From Chris Nho comes a question of rolling (and re-rolling) a die:
You start with a fair 6-sided die and roll it six times, recording the results of each roll. You then write these numbers on the six faces of another, unlabeled fair die. For example, if your six rolls were 3, 5, 3, 6, 1 and 2, then your second die wouldn’t have a 4 on it; instead, it would have two 3s.
Next, you roll this second die six times. You take those six numbers and write them on the faces of yet another fair die, and you continue this process of generating a new die from the previous one.
Eventually, you’ll have a die with the same number on all six faces. What is the average number of rolls it will take to reach this state?
Extra credit: Instead of a standard 6-sided die, suppose you have an N-sided die, whose sides are numbered from 1 to N. What is the average number of rolls it would take until all N sides show the same number?
It’s obvious that I’m going to end up doing this with Monte-Carlo experiments anyways, so we can just start off with that.
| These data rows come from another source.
What follows belongs to an exercise in optimizing a design on an open flow for small area, a short achievable clock period and few clock cycles; a production flow would make more cautious choices.
Only simulation tests tie the RTL to the original design; equivalence was not proved.

## flow/design.v (module list and top-level ports; edited modules follow where they fit)
// module freq_table: 338 lines
// module state_divider: 172 lines
// module rans_step: 3806 lines
// module byte_queue: 56 lines
// module rans_encoder: 193 lines
module rans_encoder (
	input  logic  clk,
	input  logic  rst,
	input  logic  start,
	input  logic  tbl_valid,
	input  logic [8:0] tbl_freq,
	input  logic  s_tvalid,
	output logic  s_tready,
	input  logic [7:0] s_tdata,
	input  logic  s_tlast,
	output logic  m_tvalid,
	input  logic  m_tready,
	output logic [7:0] m_tdata,
	output logic  m_tlast,
	output logic  table_bad,
	output logic  done
);
  // ...
==> flow/run.sh <==
#!/bin/bash
# synth_recipe.tcl (not shown) runs the flow's synth.tcl, then flattens the netlist and writes it again
# the make line also repeats each setting of config.mk as NAME=value (left out here)
make -C /OpenROAD-flow-scripts/flow DESIGN_CONFIG=/design/flow/config.mk WORK_HOME=/design/flow/orfs CLKGATE_MAP_FILE= SYNTH_SCRIPT=/design/flow/synth_recipe.tcl finish
==> flow/config.mk <==
export PLATFORM = sky130hd
export DESIGN_NAME = rans_encoder
export DESIGN_NICKNAME = rans_encoder
export VERILOG_FILES = /design/flow/design.v
export SDC_FILE = /design/flow/constraint.sdc
export NUM_CORES = 4
export LEC_CHECK = 0
export ABC_AREA = 1
export CAP_MARGIN = 20
export CORE_MARGIN = 2
export CORE_UTILIZATION = 40
export CTS_CLUSTER_DIAMETER = 70
export CTS_CLUSTER_SIZE = 24
export SETUP_SLACK_MARGIN = 2.0
export SLEW_MARGIN = 20
export SYNTH_MEMORY_MAX_BITS = 16384
==> flow/constraint.sdc <==
create_clock -name core_clock -period 6.0 [get_ports {clk}]
set_input_delay 1.2000 -clock core_clock [delete_from_list [all_inputs] [get_ports {clk}]]
set_output_delay 1.2000 -clock core_clock [all_outputs]
set_load 0.01 [all_outputs]
==> results_dict.tcl, run 1 <==
set metrics [dict create \
    cp-endpoint "rans_step_i.s2_m12_1" \
    post-synth-top-count-cell "nand2_1" \
    dominant_cells "multi-input combinational cells" \
    wl_met1_mm 135 \
    yosys_warnings 14 \
    drt_wl_total_mm 343 \
    post-cts-setup-buffers 173 \
    status "no timing/DRC/antenna violations" \
    yosysTopAreaCellShare_pct 21.9 \
    fin_skew_ns 0.0681 \
    holdBufCountCts 0 \
    grt_util_met1_pct 38.6 \
    grt_max_degree 186 \
    dr_wl_met3_mm 35.2 \
    fin_crit_ns 4.41 \
    top_register "freq_table_i.nz" \
    ys_top_cells_by_area "edfxtp_1, dfxtp_1, fa_1" \
    slew_headroom_pct 21.3 \
    fill_cells 21100 \
    cts_made_buffers 98 \
    worst-path-buf-inv 2 \
    synth_area_per_cell_um2 8.42 \
    top_layer "met5" \
    stdcell_count 13600 \
]
Testbench counts, summed over its fixed seeds: cycles 27,738.
==> run 2, diff against run 1 <==
--- a/flow/config.mk
+++ b/flow/config.mk
@@ -11,6 +11,6 @@
 export CORE_UTILIZATION = 40
 export CTS_CLUSTER_DIAMETER = 70
 export CTS_CLUSTER_SIZE = 24
-export SETUP_SLACK_MARGIN = 2.0
+export SETUP_SLACK_MARGIN = 2.3
 export SLEW_MARGIN = 20
 export SYNTH_MEMORY_MAX_BITS = 16384
==> results_dict.tcl, run 2 <==
set metrics [dict create \
    crit_fanout 6 \
    wire_per_inst_um 25.3 \
    post-synth-top-count-cell "nand2_1" \
    reg2reg_depth 18 \
    fin_crit_ns 4.30 \
    grt_use_total_pct 30.0 \
    clockBufferDepth 3 \
    gp_congestion 1.01 \
    post-route-drc-count 0 \
    synthTopCellsByCount "nand2_1, inv_1, nand3_1, dfxtp_1, edfxtp_1" \
    synthCells 10500 \
    finalHoldViolCount 0 \
    clk_pin_slew_ns 0.09 \
    cts-root-buf "clkbuf_16" \
    min_path_cells 0 \
    synth-compound-area-share_pct 11.7 \
    synth_top_cell_by_area "edfxtp_1" \
    grt_pass1_wl_mm 506 \
    r2r_end "rans_step_i.s2_m18_1" \
    port_buffers 36 \
    regToRegStartpoint "rans_step_i.s1_c48_1" \
    fin_skew_ns 0.0696 \
    synthesis.nets 11400 \
    synth_top_family_by_area "simple AND/OR/NAND/NOR gates" \
    chipWidth_um 474 \
    synth-adder-area-share_pct 17.0 \
    worst_pin_slew_ns 1.11 \
    wl_met1_mm 137 \
    firstDrtPassIters 9 \
    dr_wl_met3_mm 34.0 \
    fin_setup_tns_ns 0 \
    multi_input_area_um2 54500 \
    maxCapViolCount 0 \
    clock-sinks 1356 \
    nNetsFinal 11900 \
    crit_chain "fa_1 > ha_4 > a21oi_2 > o21ai_1 > a21oi_1 > nand3_4 > nand2_4 > nand2_2 > a21o_1 > and2_4 > o21ai_4 > nand3_2 > nand2_1 > nand2_1 > nand2_2 > ha_4 > fa_2 > fa_2" \
    h-tree-depth 3 \
    synth_area_per_cell_um2 8.42 \
    mostFrequentLayoutCells "nand2_1, inv_1, dfxtp_1" \
    area_growth_pct 24.3 \
    top_regs "freq_table_i.nz: 256 flops, freq_table_i.bp: 240 flops, freq_table_i.pn: 123 flops" \
    top_layer "met5" \
    drt_wl_total_mm 353 \
    slew_headroom_pct 25.7 \
    startpoint "rans_step_i.s1_c48_1" \
    largest_register_ffs 256 \
    ys_seq_area_share_pct 38.1 \
    cp-endpoint "rans_step_i.s2_m18_1" \
    critPathLaunchType "flop" \
    grt_pass1_vias 77500 \
    cp.required_ns 6.66 \
    drive_gt1_share_pct 23.1 \
    cts_tree "built" \
    yosys_warnings 14 \
    clock_latency_ns 0.80 \
    synthesis.area_um2 88200 \
    yosysUniqueCellTypes 69 \
    row_count 172 \
    layout_commonest_cell "nand2_1" \
    fill_cells 20300 \
    ant_nets 0 \
    worstSetupPathType "flop to flop" \
    holdCritPathClass "flop to flop" \
    overflow 0 \
    critical_path.max_stage_delay_ns 0.61 \
    top_register "freq_table_i.nz" \
    antenna_found_initial 17 \
    ys_seq_elements 1356 \
    critPathSlowestCell "fa_1" \
    ff2ff_setup_slack_ns 1.70 \
    worst-path-buf-inv 0 \
    status "no timing/DRC/antenna violations" \
    wl_met2_mm 157 \
    slew_violations 0 \
    crit_family "adder cells" \
    yosys.area_share.simple_pct 19.2 \
    setup_viol 0 \
    arrival_ns 4.96 \
    async_flop_share_pct 0 \
    synth_mux_area_share_pct 0.261 \
    end_kind "flop" \
    dp.final_hpwl_mm 244 \
    ioPinCount 37 \
    max_freq_mhz 233 \
    drtIter0Drc 9293 \
    crit_cells 18 \
    yosys_most_used_dff "dfxtp_1" \
    vias 81100 \
    die_area_um2 224000 \
    rsz0062_at_grt "yes" \
    dieHeight_um 474 \
    final_core_util_pct 50.0 \
    holdBufCountCts 0 \
    synth-xor-area-share_pct 5.18 \
    ys_top_cells_by_area "edfxtp_1, dfxtp_1, fa_1" \
    grt_max_degree 115 \
    start_util_pct 40.2 \
    drt-vias-per-instance 5.81 \
    fin_crit_sh_pct 71.6 \
    regArea_um2 33700 \
    yosysTopAreaCellShare_pct 21.9 \
    synth_edf_count 644 \
    cts_made_buffers 96 \
    core-area_um2 220000 \
]
run 2: area by class of cell:
class	count	area share [%]
multi-input cells	7170	49.7
flip-flops and latches	1356	30.7
repair buffers	887	7.63
inverters	1480	5.45
well taps	2871	3.28
clock buffers	117	2.32
clock inverters	65	0.845
repair inverters	10	0.0639
diodes	2	0.00456
run 2: timing repair:
action | in CTS | in global routing
pin swaps | 272 | 473
cloned | 22 | 7
buffers inserted | 329 | 293
resized for setup | 819 | 1072
setup endpoints to repair | 391 | 371
run 2: metrics by stage:
step | cell area, µm² | hold slack (ns) | cells | setup slack [ns]
finish | 110000 | 0.287 | 14000 | 1.70
global route | 110000 | 0.307 | 14000 | 1.59
CTS | 103000 | 0.284 | 13700 | 1.79
detailed placement | 92800 | 0.313 | 13100 | 1.31
global placement | 92800 | 0.311 | 13100 | 1.41
floorplan | 89100 | 0.310 | 10500 | 0.852
run 2: cell families (layout without fill, tap and decap cells):
kind of cell,Yosys count,after routing
and+or+nand+nor,3989,3999
adders and majority gates,912,912
xor gates and xnor gates,522,522
AOI/OAI and AO/OA,1713,1714
other,0,2
DFF,1356,1356
muxes,23,23
buffers and inverters,1960,2559
run 2: how the worst min path moves through the flow:
stage,startpoint,end
floorplan,freq_table_i.ga_q[0],freq_table_i.ga5_q[0]
CTS,freq_table_i.gb_q[4],freq_table_i.gb5_q[4]
finish,freq_table_i.gb_q[4],freq_table_i.gb5_q[4]
global route,freq_table_i.gb_q[4],freq_table_i.gb5_q[4]
global placement,freq_table_i.l4,freq_table_i.l5
detailed placement,freq_table_i.l4,freq_table_i.l5
run 2: layer usage:
layer / vias up / global-route usage [%]
met1: 39200 / 38.8
met2: 4661 / 47.2
met3: 1335 / 5.72
met4: 14 / 16.3
li1: 35900 / -
met5: - / 0

==> separate check: timing with driven ports <==
No port has a modelled driver above. Below, the same layouts with a new extraction and two added sets of constraints. Step 1: set_driving_cell puts a clkbuf_16 on clk and a buf_2 on each other input, an assumption about the parent block. Step 2 times the ports against the registers' clock, not the clock port: input delays grow and output delays shrink by t, the midpoint of the rising clock arrivals with the driver on. a / b / c = ideal / step 1 / step 2; a / b = the first two.
run	shift t [ns]	slack for setup (ns)	slew at the worst register clock pin (ns)
run 1	0.858	1.585 / 1.585 / 1.585	0.10 / 0.10
run 2	0.861	1.703 / 1.703 / 1.703	0.10 / 0.10
After both steps setup and hold are still met in every run listed.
dieGame <- function(nSides = 6) {
nRolls <- 0
currentDie <- 1:nSides
while (length(unique(currentDie)) != 1) {
currentDie <- sample(currentDie, nSides, replace = TRUE)
nRolls <- nRolls + 1
}
return(nRolls)
}
df <- data.frame(allGames = NA, nSides = NA)
for (nSides in 6:16) {
allGames <- c()
for (i in 1:500) {
allGames <- c(allGames, dieGame(nSides = nSides))
}
df <- rbind(df, data.frame(allGames, nSides))
}
df <- df[-1,]
print(mean(df[df$nSides == 6, "allGames"]))
## [1] 9.838
library(ggplot2)
ggplot(df) +
geom_violin(aes(x = factor(nSides), y = allGames), draw_quantiles = c(0.25, 0.5, 0.75)) +
ylim(c(0, 60))
## Warning: Removed 81 rows containing non-finite values (stat_ydensity).